What you will do: In the records, find each line where "span" occurs, and copy it.

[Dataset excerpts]
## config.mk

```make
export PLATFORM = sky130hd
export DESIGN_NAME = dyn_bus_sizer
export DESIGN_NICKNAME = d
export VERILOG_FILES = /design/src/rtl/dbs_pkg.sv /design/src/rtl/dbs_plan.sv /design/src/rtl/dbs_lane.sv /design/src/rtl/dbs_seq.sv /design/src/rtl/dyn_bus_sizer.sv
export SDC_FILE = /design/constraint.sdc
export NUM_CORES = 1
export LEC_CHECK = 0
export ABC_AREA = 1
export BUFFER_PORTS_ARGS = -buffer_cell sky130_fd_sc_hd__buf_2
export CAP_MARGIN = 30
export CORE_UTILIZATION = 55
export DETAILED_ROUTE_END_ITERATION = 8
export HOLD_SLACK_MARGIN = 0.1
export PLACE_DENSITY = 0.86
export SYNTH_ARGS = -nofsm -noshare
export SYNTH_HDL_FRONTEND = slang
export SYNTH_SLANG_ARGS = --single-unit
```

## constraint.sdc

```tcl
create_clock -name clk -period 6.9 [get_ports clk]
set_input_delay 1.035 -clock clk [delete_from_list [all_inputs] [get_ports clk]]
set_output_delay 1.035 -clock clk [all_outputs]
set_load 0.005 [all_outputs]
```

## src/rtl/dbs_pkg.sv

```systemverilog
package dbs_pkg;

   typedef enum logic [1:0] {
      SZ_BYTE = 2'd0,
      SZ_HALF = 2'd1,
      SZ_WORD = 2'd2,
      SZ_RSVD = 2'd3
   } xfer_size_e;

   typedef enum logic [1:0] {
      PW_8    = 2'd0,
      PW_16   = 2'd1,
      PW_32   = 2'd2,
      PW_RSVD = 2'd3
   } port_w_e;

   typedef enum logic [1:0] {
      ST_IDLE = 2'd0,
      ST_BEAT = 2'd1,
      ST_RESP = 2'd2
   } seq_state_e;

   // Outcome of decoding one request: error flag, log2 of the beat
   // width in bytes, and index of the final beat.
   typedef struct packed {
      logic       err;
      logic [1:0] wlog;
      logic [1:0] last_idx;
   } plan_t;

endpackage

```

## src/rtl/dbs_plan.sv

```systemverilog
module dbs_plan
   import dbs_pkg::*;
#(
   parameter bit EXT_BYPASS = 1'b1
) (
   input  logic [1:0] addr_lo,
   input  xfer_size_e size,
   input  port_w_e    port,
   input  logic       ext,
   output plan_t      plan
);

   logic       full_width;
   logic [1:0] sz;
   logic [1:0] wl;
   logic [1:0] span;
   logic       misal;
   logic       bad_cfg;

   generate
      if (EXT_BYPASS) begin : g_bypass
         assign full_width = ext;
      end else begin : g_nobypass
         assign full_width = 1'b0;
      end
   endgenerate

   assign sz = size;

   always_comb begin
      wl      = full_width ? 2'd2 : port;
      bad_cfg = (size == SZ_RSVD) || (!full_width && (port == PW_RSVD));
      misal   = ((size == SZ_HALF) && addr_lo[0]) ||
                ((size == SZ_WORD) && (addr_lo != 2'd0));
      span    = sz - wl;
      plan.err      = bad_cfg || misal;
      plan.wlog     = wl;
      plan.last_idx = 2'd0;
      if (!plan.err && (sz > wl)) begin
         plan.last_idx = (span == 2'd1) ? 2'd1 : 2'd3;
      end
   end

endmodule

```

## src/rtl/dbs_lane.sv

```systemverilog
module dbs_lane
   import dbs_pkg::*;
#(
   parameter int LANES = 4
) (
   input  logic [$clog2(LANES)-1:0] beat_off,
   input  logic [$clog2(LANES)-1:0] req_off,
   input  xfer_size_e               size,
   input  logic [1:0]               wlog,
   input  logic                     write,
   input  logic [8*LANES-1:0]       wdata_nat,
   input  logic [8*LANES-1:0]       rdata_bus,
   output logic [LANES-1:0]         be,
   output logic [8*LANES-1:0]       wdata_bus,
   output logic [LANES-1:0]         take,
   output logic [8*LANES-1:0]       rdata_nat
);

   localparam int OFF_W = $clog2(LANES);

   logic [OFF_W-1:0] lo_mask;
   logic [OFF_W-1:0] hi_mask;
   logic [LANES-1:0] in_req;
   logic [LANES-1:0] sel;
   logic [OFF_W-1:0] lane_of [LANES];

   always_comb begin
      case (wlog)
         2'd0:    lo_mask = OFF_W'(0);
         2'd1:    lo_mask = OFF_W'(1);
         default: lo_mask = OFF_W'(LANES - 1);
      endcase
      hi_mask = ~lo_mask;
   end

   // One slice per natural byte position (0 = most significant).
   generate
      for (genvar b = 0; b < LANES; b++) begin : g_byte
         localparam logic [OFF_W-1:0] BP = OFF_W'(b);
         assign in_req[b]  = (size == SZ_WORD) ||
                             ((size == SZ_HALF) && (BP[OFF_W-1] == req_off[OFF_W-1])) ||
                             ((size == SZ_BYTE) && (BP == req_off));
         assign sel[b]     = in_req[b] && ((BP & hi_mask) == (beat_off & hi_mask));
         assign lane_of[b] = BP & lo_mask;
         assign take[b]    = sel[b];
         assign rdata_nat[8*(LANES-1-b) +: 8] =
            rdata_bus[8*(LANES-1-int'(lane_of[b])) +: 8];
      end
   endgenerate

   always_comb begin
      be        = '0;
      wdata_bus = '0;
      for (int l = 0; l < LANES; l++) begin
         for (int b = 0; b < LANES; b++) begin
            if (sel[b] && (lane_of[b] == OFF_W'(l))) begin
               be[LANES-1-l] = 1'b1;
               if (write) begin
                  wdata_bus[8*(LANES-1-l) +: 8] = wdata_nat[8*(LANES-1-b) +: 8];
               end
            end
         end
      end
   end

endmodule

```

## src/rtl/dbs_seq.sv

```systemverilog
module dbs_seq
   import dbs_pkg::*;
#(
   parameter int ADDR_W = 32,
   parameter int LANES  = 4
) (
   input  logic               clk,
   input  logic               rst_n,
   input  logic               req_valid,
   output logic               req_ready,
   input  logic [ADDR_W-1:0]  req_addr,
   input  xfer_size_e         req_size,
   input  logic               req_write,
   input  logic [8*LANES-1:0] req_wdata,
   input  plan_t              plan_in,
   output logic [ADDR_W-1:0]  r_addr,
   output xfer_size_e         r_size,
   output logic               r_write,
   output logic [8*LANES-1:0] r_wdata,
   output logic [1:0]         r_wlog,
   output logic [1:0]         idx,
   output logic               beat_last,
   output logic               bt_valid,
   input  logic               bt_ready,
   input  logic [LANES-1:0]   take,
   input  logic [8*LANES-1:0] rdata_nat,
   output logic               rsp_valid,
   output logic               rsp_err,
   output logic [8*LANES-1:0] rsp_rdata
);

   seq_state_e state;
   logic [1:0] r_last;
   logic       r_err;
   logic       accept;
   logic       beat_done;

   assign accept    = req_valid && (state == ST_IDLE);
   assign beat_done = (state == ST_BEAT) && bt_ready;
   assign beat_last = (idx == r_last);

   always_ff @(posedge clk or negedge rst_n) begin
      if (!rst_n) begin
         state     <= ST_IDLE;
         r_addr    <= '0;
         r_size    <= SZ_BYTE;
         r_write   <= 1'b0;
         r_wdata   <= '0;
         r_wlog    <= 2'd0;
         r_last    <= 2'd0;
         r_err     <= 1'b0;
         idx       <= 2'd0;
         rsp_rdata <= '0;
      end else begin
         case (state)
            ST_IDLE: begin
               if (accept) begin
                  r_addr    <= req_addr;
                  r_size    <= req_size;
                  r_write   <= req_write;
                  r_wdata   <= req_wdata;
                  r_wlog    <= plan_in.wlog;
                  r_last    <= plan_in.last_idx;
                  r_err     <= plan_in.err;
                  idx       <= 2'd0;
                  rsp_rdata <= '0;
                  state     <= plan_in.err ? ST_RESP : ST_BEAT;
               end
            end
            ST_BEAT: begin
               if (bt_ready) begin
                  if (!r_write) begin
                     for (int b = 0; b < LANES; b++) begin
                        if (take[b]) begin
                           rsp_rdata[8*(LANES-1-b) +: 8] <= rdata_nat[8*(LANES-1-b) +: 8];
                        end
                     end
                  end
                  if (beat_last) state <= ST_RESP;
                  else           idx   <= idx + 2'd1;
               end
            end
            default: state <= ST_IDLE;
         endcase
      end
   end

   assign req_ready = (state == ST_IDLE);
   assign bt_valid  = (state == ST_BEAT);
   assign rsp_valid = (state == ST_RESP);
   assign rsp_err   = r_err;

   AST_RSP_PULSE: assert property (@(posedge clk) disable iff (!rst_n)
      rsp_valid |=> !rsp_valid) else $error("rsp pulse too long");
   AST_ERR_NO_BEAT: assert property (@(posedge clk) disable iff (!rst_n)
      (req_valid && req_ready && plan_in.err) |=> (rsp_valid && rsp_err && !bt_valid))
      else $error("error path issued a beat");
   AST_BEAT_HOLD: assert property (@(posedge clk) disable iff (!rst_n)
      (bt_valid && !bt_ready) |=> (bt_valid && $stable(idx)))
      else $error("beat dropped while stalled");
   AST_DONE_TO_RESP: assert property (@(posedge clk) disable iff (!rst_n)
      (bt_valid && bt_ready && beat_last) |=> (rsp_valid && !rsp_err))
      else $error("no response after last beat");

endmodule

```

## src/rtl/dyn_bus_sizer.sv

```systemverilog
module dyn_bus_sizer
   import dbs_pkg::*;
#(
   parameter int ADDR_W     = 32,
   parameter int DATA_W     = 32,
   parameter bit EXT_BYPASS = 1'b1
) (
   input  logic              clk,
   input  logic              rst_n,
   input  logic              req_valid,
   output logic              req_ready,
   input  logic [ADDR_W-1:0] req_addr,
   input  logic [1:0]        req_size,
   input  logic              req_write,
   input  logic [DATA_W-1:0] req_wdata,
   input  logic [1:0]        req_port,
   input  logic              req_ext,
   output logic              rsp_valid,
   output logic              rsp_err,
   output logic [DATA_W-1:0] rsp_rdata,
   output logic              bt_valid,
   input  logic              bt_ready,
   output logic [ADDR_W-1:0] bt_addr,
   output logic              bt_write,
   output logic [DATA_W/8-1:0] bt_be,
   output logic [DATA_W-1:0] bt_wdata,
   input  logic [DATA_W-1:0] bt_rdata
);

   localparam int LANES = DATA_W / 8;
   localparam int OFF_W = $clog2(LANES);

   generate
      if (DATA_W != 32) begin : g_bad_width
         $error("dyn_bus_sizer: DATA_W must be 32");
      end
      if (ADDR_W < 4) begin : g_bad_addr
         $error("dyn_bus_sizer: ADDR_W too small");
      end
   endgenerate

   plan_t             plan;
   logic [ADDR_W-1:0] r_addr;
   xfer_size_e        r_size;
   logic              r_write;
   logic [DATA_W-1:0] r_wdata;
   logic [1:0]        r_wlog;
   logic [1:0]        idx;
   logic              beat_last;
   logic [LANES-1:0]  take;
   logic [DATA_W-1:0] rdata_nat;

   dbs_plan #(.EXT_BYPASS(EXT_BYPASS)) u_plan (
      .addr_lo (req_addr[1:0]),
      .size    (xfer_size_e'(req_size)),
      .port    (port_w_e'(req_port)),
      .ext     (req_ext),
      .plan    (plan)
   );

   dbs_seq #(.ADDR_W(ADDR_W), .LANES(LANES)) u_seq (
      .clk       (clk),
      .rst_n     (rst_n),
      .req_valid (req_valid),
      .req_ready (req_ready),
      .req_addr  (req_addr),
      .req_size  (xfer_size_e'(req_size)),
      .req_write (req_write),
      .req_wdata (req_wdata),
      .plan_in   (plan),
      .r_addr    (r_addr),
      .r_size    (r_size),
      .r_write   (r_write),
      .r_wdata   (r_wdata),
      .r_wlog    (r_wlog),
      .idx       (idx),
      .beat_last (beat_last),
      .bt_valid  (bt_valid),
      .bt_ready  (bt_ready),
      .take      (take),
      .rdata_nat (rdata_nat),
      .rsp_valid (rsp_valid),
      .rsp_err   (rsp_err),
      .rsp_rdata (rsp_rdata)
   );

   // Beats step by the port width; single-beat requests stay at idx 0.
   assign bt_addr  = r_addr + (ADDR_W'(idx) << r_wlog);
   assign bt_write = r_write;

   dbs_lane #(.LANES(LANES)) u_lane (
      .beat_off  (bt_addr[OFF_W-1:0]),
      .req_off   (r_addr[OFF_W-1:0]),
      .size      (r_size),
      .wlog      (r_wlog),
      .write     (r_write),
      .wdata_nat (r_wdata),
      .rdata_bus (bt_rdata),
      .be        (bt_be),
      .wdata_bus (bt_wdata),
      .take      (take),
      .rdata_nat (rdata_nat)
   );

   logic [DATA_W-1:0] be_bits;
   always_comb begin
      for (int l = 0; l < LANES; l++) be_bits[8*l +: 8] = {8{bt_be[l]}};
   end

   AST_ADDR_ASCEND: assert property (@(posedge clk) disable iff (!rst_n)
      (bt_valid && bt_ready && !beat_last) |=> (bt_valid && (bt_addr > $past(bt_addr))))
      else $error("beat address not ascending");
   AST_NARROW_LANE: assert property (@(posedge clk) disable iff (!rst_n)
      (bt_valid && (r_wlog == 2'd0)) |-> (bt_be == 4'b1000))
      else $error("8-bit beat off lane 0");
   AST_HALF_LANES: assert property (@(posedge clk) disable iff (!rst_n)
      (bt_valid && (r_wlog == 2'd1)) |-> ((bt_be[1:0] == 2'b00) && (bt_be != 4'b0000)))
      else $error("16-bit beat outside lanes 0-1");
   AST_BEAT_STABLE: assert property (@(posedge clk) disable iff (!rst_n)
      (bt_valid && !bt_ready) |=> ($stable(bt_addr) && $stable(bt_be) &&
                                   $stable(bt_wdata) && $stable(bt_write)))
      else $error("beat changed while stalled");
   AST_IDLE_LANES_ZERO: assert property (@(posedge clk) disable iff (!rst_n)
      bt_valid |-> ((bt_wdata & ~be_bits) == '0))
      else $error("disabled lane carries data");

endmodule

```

Answer area:
   logic [1:0] span;
      span    = sz - wl;
         plan.last_idx = (span == 2'd1) ? 2'd1 : 2'd3;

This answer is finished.